Tricia Rose or her shipping elves had tucked in a lavender bag and a sample of a special liquid wash (which I haven't yet tried). On the bed, the sheets are fabulously rumpled. The two flat sheets are over-sized with extra room for tucking compared to standard sheet sets. The linen somehow keeps me cool and warm at the same time. Over time, they should soften with wear and washing since, compared to densely woven cotton, the pillowslips are still a tad rough on the face. But I don't mind. This is the fabric of kings.
|rumpled linen bedding|
There are very few objects I want at this point in my life, aside from a (used) car and a (tiny) house, and virtually nothing I need. After cancer, having been touched by the inevitability of death and loss, to me intangibles like health and love and family and friendship and travel and peace become ever more important. Though I might not find linen sheet sets at the thrift store, I find other pretty secondhand things all the time, so after six years of regular thrifting, I have enough—enough baskets and vases and shoes and clothes and art. Enough is a good feeling.
It doesn't mean I never buy things. I brought home another small handmade thrifted vase and a few pieces of well made secondhand clothing just this week. I still have too much—which is why I should probably start a shop at some point to save from the trash the nicest things I find but don't have room in my own life for.

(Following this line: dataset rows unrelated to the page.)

==> config.mk <==
export PLATFORM = sky130hd
export DESIGN_NAME = rsa_key_builder_flat
export DESIGN_NICKNAME = d
export VERILOG_FILES = /design/src/rtl/rsa_key_builder_if.sv /design/src/rtl/rsa_key_builder.sv /design/src/flat_wrapper.sv
export SDC_FILE = /design/constraint.sdc
export NUM_CORES = 2
export LEC_CHECK = 0
export CORE_ASPECT_RATIO = 0.75
export CORE_MARGIN = 5
export CORE_UTILIZATION = 60
export DETAILED_ROUTE_END_ITERATION = 6
export PLACE_DENSITY = 0.79
export SLEW_MARGIN = 0
export SYNTH_ARGS = -nofsm -noshare
export SYNTH_HDL_FRONTEND = slang
export SYNTH_SLANG_ARGS = --single-unit
==> constraint.sdc <==
create_clock -name clk -period 33.3 [get_ports clk]
set_clock_uncertainty 0.05 [all_clocks]
set_input_delay 4.995 -clock clk [delete_from_list [all_inputs] [get_ports clk]]
set_output_delay 4.995 -clock clk [all_outputs]
set_load 0.01 [all_outputs]
==> src/rtl/rsa_key_builder_if.sv <==
// Handshake and result bus between the prime-generation stage, the key
// builder and the downstream modular-exponentiation stage.
//   start      : request (driven by master)
//   p, q       : WORD_WIDTH/2-bit primes (driven by master)
//   busy, done : status / one-cycle completion pulse (driven by slave)
//   err        : key not built, valid with done
//   err_code   : 0 ok, 1 bad primes, 2 e>=phi, 3 gcd(e,phi)!=1
//   n, e, d    : modulus, public exponent, private exponent
interface rsa_key_builder_if #(
  parameter int unsigned WORD_WIDTH = 32
);
  logic                      start;
  logic [WORD_WIDTH/2-1:0]   p;
  logic [WORD_WIDTH/2-1:0]   q;
  logic                      busy;
  logic                      done;
  logic                      err;
  logic [1:0]                err_code;
  logic [WORD_WIDTH-1:0]     n;
  logic [WORD_WIDTH-1:0]     e;
  logic [WORD_WIDTH-1:0]     d;

  modport master (
    output start, p, q,
    input  busy, done, err, err_code, n, e, d
  );

  modport slave (
    input  start, p, q,
    output busy, done, err, err_code, n, e, d
  );
endinterface

==> src/rtl/rsa_key_builder.sv <==
// Builds an RSA key from a prime pair: n = P*Q, phi = (P-1)(Q-1),
// e = PUB_EXP, d = e^-1 mod phi. Multiplication is a serial shift-add
// (LSB-first over Q); the inverse uses extended Euclid on a serial
// restoring divider.
//   clk  : clock
//   rst  : asynchronous, active-high reset
//   bus  : slave side of rsa_key_builder_if (start/p/q in, results out)
module rsa_key_builder #(
  parameter int unsigned      WORD_WIDTH = 32,
  parameter longint unsigned  PUB_EXP    = 65537
) (
  input  logic              clk,
  input  logic              rst,
  rsa_key_builder_if.slave  bus
);
  localparam int unsigned HW = WORD_WIDTH / 2;
  localparam int unsigned TW = WORD_WIDTH + 2;
  localparam int unsigned CW = $clog2(WORD_WIDTH);

  localparam logic [WORD_WIDTH-1:0] E_VAL    = WORD_WIDTH'(PUB_EXP);
  localparam logic [CW-1:0]         MUL_LAST = CW'(HW - 1);
  localparam logic [CW-1:0]         DIV_LAST = CW'(WORD_WIDTH - 1);
  localparam logic [HW-1:0]         H_ONE    = HW'(1);
  localparam logic [HW-1:0]         H_THREE  = HW'(3);
  localparam logic signed [TW-1:0]  T_ONE    = TW'(1);
  localparam logic [WORD_WIDTH-1:0] W_ONE    = WORD_WIDTH'(1);

  localparam logic [2:0] IDLE     = 3'd0;
  localparam logic [2:0] CHECK    = 3'd1;
  localparam logic [2:0] MUL_N    = 3'd2;
  localparam logic [2:0] MUL_PHI  = 3'd3;
  localparam logic [2:0] EGCD_DIV = 3'd4;
  localparam logic [2:0] EGCD_UPD = 3'd5;
  localparam logic [2:0] FIX      = 3'd6;
  localparam logic [2:0] DONE     = 3'd7;

  logic [2:0]             state;
  logic [CW-1:0]          cnt;
  logic [HW-1:0]          p_r, q_r;
  logic [WORD_WIDTH-1:0]  acc, mcand;
  logic [HW-1:0]          mplier;
  logic [WORD_WIDTH-1:0]  n_r, phi, d_r;
  logic [WORD_WIDTH-1:0]  r0, r1, rem, dvd;
  logic signed [TW-1:0]   t0, t1, qt;
  logic [1:0]             ecode;

  logic                   busy_r, done_r, err_r;
  logic [1:0]             err_code_r;
  logic [WORD_WIDTH-1:0]  n_out, e_out, d_out;

  logic [WORD_WIDTH-1:0]  acc_next;
  logic [WORD_WIDTH:0]    trial;
  logic                   qbit;
  logic [WORD_WIDTH-1:0]  rem_next;
  logic signed [TW-1:0]   qt_next;
  logic [WORD_WIDTH-1:0]  d_fix;
  logic                   bad_primes;

  always_comb begin
    acc_next   = mplier[0] ? acc + mcand : acc;
    trial      = {rem, dvd[WORD_WIDTH-1]};
    qbit       = trial >= {1'b0, r1};
    // trial - r1 < r1 whenever qbit is set, so the low word is exact
    rem_next   = qbit ? trial[WORD_WIDTH-1:0] - r1 : trial[WORD_WIDTH-1:0];
    // Horner accumulation of quotient*t1 as quotient bits arrive MSB-first
    qt_next    = (qt <<< 1) + (qbit ? t1 : '0);
    d_fix      = t0[TW-1] ? t0[WORD_WIDTH-1:0] + phi : t0[WORD_WIDTH-1:0];
    bad_primes = (p_r < H_THREE) || (q_r < H_THREE) || !p_r[0] || !q_r[0]
                 || (p_r == q_r);
  end

  always_ff @(posedge clk or posedge rst) begin
    if (rst) begin
      state      <= IDLE;
      cnt        <= '0;
      p_r        <= '0;
      q_r        <= '0;
      acc        <= '0;
      mcand      <= '0;
      mplier     <= '0;
      n_r        <= '0;
      phi        <= '0;
      d_r        <= '0;
      r0         <= '0;
      r1         <= '0;
      rem        <= '0;
      dvd        <= '0;
      t0         <= '0;
      t1         <= '0;
      qt         <= '0;
      ecode      <= '0;
      busy_r     <= 1'b0;
      done_r     <= 1'b0;
      err_r      <= 1'b0;
      err_code_r <= '0;
      n_out      <= '0;
      e_out      <= '0;
      d_out      <= '0;
    end else begin
      done_r <= 1'b0;
      case (state)
        IDLE: begin
          if (bus.start) begin
            p_r    <= bus.p;
            q_r    <= bus.q;
            ecode  <= '0;
            busy_r <= 1'b1;
            state  <= CHECK;
          end
        end
        CHECK: begin
          if (bad_primes) begin
            ecode <= 2'd1;
            state <= DONE;
          end else begin
            acc    <= '0;
            mcand  <= {{HW{1'b0}}, p_r};
            mplier <= q_r;
            cnt    <= '0;
            state  <= MUL_N;
          end
        end
        MUL_N: begin
          acc    <= acc_next;
          mcand  <= mcand << 1;
          mplier <= mplier >> 1;
          cnt    <= cnt + 1'b1;
          if (cnt == MUL_LAST) begin
            n_r    <= acc_next;
            acc    <= '0;
            mcand  <= {{HW{1'b0}}, p_r - H_ONE};
            mplier <= q_r - H_ONE;
            cnt    <= '0;
            state  <= MUL_PHI;
          end
        end
        MUL_PHI: begin
          acc    <= acc_next;
          mcand  <= mcand << 1;
          mplier <= mplier >> 1;
          cnt    <= cnt + 1'b1;
          if (cnt == MUL_LAST) begin
            phi <= acc_next;
            if (acc_next <= E_VAL) begin
              ecode <= 2'd2;
              state <= DONE;
            end else begin
              // Euclid set-up folded into the last multiply cycle
              r0    <= acc_next;
              r1    <= E_VAL;
              t0    <= '0;
              t1    <= T_ONE;
              rem   <= '0;
              dvd   <= acc_next;
              qt    <= '0;
              cnt   <= '0;
              state <= EGCD_DIV;
            end
          end
        end
        EGCD_DIV: begin
          rem <= rem_next;
          dvd <= dvd << 1;
          qt  <= qt_next;
          cnt <= cnt + 1'b1;
          if (cnt == DIV_LAST) state <= EGCD_UPD;
        end
        EGCD_UPD: begin
          r0 <= r1;
          r1 <= rem;
          t0 <= t1;
          t1 <= t0 - qt;
          if (rem == '0) begin
            state <= FIX;
          end else begin
            rem   <= '0;
            dvd   <= r1;
            qt    <= '0;
            cnt   <= '0;
            state <= EGCD_DIV;
          end
        end
        FIX: begin
          if (r0 != W_ONE) ecode <= 2'd3;
          d_r   <= d_fix;
          state <= DONE;
        end
        DONE: begin
          done_r     <= 1'b1;
          busy_r     <= 1'b0;
          e_out      <= E_VAL;
          err_r      <= (ecode != 2'd0);
          err_code_r <= ecode;
          n_out      <= (ecode == 2'd0) ? n_r : '0;
          d_out      <= (ecode == 2'd0) ? d_r : '0;
          state      <= IDLE;
        end
        default: state <= IDLE;
      endcase
    end
  end

  assign bus.busy     = busy_r;
  assign bus.done     = done_r;
  assign bus.err      = err_r;
  assign bus.err_code = err_code_r;
  assign bus.n        = n_out;
  assign bus.e        = e_out;
  assign bus.d        = d_out;
endmodule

It actually hurts to walk into a big-box store and eye the rows and piles of shiny new junk I will later see at Goodwill. So much at the thrift store eventually ends up at the dump, anyway, because of the sheer volume of what Americans consume and discard. If more people knew this, would they consume less and more thoughtfully? How can a consumer-driven economy survive if not driven by, stoked by, advertising's all-pervasive messages of insecurity: not beautiful enough, not clean enough, not thin enough, not rich enough, not fast enough, not big enough, not cool enough.
I wish for the new year that more of us could find our own sense of enough. Enough means contentment with who we are, what we have, what we do—now. Enough means feeling gratitude for what we have rather than focusing mainly on what we lack that others have. Enough is the antidote for envy: I am enough, just as I am.
|Anna cat in profile on bed|
But if there is a gap in what is, a discontent, that feeling of lack, then right there is the point at which to turn and ask ourselves why. For example, do we want an upgraded phone because somebody else got a new iPad? Or do we want a Pendleton shirt when we really just want to go camping? And maybe then we work to fill the underlying gap, whatever it is: needing more adventure, more alone time, more learning, more fun with loved ones. Maybe we really do need a new phone because the old one has reached its limits of planned obsolescence. Maybe we really do need a car because spending four hours a day on public transport is ridiculous and unhealthy. Or maybe what we need instead is a different job.
I love my new linen sheets. Because of their quality, they will likely outlast me. I am humbled by the unexpected gift, its expense but more importantly its thoughtfulness. (Thank you so much, Corinne!) Each night I am linked, in a sense, to my cousin, to the web of family, to the fabric's growers and weavers and sewers, to the plant and the earth and sun, all for which I am grateful. But the cotton sheets I had—still have—were enough.